• Brief
Which lines below contain "through"? Pull them out.

• Material provided
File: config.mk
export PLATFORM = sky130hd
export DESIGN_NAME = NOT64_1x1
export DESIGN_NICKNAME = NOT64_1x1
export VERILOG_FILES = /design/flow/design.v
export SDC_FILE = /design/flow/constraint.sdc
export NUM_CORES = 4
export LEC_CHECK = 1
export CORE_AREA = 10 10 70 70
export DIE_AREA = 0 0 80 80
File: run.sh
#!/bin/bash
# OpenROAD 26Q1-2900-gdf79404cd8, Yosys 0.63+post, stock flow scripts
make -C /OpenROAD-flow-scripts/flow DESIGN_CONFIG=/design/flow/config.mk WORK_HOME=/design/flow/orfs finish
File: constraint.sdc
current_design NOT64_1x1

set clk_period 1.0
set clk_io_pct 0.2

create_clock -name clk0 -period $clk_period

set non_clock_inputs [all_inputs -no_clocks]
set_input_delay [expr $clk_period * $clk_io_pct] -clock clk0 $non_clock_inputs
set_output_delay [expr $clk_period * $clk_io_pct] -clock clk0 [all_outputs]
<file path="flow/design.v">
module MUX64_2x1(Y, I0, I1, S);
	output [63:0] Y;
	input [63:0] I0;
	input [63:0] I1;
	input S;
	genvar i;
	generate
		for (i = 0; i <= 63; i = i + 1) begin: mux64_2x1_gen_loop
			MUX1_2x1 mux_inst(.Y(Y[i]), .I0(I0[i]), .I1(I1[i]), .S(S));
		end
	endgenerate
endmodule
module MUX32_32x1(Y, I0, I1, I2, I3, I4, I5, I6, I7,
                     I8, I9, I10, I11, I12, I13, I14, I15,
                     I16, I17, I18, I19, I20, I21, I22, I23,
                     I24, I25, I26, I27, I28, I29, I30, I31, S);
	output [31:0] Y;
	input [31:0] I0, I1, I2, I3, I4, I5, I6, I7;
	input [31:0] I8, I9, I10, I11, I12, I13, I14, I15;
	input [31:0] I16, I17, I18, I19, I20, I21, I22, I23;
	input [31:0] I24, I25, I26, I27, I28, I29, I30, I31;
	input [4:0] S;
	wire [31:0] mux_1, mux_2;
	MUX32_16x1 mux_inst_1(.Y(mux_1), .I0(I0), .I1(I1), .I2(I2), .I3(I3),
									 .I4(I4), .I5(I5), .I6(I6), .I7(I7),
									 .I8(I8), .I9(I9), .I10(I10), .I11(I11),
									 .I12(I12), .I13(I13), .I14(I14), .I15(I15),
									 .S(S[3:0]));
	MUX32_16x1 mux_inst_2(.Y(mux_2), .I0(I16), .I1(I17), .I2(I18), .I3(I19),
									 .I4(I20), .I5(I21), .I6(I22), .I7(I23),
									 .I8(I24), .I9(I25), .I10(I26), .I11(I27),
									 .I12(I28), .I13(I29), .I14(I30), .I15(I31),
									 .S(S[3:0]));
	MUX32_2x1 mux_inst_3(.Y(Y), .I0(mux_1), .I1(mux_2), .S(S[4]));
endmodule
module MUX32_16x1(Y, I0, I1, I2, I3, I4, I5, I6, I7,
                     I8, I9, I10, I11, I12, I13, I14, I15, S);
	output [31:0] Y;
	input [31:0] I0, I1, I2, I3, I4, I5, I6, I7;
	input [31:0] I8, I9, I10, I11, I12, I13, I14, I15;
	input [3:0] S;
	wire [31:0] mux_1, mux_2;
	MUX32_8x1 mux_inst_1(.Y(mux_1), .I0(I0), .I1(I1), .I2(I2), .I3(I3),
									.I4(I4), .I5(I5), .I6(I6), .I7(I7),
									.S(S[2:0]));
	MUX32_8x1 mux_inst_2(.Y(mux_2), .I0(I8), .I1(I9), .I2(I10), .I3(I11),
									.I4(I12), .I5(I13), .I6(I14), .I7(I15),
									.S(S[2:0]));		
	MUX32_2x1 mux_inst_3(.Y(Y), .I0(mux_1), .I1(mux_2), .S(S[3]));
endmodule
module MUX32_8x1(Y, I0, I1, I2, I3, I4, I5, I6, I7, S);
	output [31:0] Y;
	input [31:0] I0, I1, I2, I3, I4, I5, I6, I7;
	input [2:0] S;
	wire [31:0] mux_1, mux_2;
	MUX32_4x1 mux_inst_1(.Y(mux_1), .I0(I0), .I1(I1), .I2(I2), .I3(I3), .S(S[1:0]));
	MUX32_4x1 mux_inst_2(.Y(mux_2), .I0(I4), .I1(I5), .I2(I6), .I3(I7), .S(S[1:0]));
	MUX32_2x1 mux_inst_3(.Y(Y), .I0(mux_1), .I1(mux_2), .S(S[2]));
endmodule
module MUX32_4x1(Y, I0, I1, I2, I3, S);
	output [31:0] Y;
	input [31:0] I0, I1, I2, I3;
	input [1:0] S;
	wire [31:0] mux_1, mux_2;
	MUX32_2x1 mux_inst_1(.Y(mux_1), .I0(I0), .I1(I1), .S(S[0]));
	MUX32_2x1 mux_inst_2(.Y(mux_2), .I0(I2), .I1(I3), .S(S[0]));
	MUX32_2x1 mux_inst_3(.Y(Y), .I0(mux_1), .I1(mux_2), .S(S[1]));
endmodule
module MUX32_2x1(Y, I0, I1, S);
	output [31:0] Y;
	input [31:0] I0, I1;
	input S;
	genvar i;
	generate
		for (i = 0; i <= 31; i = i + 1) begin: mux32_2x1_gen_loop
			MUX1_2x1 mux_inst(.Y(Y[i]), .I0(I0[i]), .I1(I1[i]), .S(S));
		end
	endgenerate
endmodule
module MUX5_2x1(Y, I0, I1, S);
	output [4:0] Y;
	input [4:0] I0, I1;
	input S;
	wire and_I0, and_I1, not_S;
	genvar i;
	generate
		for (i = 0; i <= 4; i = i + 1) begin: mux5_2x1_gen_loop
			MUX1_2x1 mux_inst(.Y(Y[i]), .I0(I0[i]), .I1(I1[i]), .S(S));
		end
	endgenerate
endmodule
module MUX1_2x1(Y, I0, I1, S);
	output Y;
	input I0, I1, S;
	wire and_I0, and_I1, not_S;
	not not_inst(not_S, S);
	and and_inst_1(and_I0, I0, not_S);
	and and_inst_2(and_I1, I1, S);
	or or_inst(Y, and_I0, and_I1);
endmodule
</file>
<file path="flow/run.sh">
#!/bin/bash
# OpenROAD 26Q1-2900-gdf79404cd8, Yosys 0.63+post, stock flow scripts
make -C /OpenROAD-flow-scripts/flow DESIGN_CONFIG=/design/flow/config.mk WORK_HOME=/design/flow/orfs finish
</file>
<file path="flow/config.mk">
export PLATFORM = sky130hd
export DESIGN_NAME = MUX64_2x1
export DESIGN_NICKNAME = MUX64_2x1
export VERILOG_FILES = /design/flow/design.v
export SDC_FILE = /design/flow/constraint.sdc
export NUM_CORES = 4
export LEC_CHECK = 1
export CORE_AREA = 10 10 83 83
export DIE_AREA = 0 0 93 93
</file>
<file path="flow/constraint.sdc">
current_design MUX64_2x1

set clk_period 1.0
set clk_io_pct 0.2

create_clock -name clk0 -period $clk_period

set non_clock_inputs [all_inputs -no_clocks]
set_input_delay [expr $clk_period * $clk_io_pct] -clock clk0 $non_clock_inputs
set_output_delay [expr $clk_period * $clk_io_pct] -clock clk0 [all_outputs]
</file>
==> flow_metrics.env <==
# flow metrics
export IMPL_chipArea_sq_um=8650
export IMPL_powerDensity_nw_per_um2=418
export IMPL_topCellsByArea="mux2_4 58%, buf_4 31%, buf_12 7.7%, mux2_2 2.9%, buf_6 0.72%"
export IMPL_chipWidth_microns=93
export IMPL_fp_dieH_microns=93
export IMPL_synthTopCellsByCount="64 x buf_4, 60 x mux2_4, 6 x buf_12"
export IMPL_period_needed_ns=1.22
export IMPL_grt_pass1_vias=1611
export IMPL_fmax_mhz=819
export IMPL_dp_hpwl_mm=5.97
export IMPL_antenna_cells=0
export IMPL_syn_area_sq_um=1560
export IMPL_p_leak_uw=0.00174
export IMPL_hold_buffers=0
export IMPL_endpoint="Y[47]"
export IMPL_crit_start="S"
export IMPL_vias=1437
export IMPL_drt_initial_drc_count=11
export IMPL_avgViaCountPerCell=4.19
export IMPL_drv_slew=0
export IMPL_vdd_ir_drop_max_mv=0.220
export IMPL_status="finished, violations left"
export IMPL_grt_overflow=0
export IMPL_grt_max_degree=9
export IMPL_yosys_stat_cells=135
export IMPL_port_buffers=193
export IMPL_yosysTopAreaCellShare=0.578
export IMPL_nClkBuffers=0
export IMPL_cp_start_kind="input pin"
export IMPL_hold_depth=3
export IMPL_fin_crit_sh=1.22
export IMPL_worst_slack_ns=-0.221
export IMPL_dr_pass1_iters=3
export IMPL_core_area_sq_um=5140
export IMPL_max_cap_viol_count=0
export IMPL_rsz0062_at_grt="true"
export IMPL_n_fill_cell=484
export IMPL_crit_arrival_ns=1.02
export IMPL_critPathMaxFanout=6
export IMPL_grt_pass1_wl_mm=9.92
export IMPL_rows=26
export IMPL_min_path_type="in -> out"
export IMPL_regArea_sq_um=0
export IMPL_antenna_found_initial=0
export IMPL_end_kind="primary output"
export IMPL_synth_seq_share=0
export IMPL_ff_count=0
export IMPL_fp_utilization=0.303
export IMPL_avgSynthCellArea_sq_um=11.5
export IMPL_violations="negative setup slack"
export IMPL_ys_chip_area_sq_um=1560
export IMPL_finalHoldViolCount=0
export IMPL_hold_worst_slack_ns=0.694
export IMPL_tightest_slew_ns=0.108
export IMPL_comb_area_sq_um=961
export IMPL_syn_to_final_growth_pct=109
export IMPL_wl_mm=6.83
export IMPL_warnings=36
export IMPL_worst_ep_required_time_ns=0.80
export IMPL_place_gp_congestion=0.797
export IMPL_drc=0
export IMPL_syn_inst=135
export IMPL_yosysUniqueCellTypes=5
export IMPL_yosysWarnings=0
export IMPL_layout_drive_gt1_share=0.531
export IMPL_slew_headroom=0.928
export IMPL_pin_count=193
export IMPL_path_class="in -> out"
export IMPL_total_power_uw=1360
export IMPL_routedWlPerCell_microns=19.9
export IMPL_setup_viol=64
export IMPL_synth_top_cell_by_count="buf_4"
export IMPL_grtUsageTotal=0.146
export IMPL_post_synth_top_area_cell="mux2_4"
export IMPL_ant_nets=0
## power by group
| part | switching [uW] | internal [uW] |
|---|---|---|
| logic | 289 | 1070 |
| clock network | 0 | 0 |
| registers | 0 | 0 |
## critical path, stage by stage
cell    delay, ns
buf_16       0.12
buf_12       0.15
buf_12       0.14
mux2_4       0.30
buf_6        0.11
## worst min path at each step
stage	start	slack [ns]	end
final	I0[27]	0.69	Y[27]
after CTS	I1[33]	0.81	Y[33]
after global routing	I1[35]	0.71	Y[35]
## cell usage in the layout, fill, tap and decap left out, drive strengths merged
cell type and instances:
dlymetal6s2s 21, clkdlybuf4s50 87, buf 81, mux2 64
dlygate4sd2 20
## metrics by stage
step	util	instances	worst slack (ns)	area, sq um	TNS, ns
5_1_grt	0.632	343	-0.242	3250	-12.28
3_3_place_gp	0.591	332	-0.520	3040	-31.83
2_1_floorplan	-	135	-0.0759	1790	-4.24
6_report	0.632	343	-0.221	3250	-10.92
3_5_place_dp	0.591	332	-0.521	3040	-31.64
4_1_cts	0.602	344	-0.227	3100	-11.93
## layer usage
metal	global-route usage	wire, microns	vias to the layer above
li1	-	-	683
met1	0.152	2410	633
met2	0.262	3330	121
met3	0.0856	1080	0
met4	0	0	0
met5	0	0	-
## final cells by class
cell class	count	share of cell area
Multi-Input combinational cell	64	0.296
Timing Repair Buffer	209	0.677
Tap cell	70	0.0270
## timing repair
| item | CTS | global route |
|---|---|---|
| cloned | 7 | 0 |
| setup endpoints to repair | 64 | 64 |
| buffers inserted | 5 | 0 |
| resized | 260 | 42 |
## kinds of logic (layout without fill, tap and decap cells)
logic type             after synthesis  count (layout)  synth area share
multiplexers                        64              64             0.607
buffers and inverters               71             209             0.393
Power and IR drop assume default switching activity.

...

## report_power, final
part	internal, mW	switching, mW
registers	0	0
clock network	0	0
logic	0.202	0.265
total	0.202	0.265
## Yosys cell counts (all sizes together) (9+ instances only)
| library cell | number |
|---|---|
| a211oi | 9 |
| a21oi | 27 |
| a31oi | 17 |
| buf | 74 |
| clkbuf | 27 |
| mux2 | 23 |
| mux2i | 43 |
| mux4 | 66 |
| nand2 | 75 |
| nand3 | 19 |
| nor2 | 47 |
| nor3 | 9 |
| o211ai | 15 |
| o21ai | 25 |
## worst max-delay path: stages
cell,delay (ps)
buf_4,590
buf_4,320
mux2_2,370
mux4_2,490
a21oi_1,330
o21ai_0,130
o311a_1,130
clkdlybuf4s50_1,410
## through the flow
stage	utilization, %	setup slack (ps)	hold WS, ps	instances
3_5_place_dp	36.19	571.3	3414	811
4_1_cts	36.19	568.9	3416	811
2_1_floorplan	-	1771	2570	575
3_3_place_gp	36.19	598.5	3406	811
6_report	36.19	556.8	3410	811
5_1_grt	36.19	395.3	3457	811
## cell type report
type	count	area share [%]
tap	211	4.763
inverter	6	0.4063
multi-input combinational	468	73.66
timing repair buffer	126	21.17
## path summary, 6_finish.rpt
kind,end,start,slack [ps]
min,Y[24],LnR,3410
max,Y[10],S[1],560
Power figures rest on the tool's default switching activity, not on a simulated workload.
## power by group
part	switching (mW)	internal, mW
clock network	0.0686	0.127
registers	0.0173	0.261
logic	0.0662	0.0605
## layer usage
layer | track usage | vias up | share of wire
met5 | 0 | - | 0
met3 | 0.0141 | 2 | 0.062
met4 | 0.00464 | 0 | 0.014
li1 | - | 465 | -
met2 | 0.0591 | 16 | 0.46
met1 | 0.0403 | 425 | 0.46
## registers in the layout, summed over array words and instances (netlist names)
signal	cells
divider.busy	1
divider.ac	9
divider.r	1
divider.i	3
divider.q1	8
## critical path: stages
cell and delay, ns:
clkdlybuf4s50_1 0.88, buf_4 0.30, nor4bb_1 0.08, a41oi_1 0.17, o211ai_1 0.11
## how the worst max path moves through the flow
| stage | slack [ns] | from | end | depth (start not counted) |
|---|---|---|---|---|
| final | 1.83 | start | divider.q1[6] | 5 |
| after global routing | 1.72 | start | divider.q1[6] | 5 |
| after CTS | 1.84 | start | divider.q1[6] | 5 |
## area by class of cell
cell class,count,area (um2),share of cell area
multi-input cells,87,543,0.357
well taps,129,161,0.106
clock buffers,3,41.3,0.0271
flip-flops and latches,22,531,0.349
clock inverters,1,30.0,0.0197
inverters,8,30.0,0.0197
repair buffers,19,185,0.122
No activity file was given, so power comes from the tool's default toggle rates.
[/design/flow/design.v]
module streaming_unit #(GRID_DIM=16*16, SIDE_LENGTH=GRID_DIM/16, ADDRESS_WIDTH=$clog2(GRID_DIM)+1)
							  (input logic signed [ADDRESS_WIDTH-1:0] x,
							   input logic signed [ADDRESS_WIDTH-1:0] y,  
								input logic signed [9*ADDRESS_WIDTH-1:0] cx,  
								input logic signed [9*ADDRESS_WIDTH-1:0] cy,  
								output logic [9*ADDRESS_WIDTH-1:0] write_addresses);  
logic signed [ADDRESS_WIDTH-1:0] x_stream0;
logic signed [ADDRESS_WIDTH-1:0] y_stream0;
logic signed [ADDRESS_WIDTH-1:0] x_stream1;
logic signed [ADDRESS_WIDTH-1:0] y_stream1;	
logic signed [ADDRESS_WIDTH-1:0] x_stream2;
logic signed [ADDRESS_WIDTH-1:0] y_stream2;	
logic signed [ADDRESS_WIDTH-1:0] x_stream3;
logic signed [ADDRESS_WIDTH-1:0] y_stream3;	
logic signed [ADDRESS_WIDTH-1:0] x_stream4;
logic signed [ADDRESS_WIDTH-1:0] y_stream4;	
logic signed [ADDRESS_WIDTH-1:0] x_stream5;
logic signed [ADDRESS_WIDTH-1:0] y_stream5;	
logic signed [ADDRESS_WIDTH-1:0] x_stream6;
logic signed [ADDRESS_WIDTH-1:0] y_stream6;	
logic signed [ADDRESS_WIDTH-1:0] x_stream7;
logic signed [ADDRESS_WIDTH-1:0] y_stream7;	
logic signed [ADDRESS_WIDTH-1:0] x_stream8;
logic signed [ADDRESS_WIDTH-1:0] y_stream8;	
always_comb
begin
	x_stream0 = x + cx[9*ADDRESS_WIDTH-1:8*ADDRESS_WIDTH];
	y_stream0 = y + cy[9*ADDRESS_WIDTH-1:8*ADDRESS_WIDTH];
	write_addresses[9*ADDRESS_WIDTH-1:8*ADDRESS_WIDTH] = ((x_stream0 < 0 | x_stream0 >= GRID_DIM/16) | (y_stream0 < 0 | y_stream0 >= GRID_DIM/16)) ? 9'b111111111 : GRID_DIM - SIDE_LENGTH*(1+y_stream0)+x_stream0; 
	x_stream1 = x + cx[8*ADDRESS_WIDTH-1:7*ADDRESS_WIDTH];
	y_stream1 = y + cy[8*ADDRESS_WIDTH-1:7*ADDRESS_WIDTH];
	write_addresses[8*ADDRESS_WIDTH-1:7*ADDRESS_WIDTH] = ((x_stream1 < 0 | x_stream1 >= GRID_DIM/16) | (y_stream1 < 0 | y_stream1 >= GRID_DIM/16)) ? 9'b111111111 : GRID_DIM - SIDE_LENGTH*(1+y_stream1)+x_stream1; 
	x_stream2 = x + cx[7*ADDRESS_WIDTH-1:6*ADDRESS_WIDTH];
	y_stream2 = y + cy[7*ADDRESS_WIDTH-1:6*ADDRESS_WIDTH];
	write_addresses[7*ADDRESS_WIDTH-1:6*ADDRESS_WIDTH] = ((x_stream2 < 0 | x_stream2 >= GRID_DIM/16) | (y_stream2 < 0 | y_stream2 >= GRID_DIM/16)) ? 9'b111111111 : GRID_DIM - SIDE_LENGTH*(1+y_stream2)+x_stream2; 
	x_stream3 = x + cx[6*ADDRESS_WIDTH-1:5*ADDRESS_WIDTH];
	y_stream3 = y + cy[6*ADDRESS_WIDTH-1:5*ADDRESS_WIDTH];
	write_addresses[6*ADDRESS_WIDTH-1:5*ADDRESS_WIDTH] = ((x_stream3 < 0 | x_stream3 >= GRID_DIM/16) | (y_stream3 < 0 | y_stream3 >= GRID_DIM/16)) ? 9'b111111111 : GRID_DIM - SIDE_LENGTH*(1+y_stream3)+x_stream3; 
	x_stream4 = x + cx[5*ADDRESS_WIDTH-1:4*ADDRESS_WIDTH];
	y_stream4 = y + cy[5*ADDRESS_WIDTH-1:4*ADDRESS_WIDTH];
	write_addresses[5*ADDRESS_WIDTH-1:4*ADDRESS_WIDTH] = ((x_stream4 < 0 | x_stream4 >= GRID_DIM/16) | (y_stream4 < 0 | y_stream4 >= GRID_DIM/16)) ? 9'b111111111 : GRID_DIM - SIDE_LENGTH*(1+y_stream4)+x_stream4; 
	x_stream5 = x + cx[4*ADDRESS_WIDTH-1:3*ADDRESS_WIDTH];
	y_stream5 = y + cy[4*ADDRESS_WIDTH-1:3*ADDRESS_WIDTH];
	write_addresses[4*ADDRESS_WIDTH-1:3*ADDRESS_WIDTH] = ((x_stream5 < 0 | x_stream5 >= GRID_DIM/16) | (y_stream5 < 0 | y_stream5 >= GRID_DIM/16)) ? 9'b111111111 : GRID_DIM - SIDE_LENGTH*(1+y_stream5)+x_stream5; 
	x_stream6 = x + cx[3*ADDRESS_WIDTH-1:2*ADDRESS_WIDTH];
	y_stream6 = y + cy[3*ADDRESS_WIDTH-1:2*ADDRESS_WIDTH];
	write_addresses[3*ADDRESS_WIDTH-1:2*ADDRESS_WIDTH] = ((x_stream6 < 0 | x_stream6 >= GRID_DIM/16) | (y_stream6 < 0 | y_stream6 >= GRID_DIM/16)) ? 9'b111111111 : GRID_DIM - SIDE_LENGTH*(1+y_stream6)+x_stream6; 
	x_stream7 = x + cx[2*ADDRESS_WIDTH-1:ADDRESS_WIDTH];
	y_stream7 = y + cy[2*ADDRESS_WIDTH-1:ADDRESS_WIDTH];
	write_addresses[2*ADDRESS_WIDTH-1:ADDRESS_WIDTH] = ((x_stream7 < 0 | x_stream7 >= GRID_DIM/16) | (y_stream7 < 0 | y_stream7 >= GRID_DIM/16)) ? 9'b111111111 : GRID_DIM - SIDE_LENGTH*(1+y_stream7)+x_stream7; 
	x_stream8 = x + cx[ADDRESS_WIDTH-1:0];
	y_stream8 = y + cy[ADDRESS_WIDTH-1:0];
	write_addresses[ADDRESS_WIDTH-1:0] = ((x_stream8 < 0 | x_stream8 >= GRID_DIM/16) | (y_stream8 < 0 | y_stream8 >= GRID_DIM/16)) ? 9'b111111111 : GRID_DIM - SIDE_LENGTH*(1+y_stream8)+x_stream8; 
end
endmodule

• Worked solution
## through the flow
## how the worst max path moves through the flow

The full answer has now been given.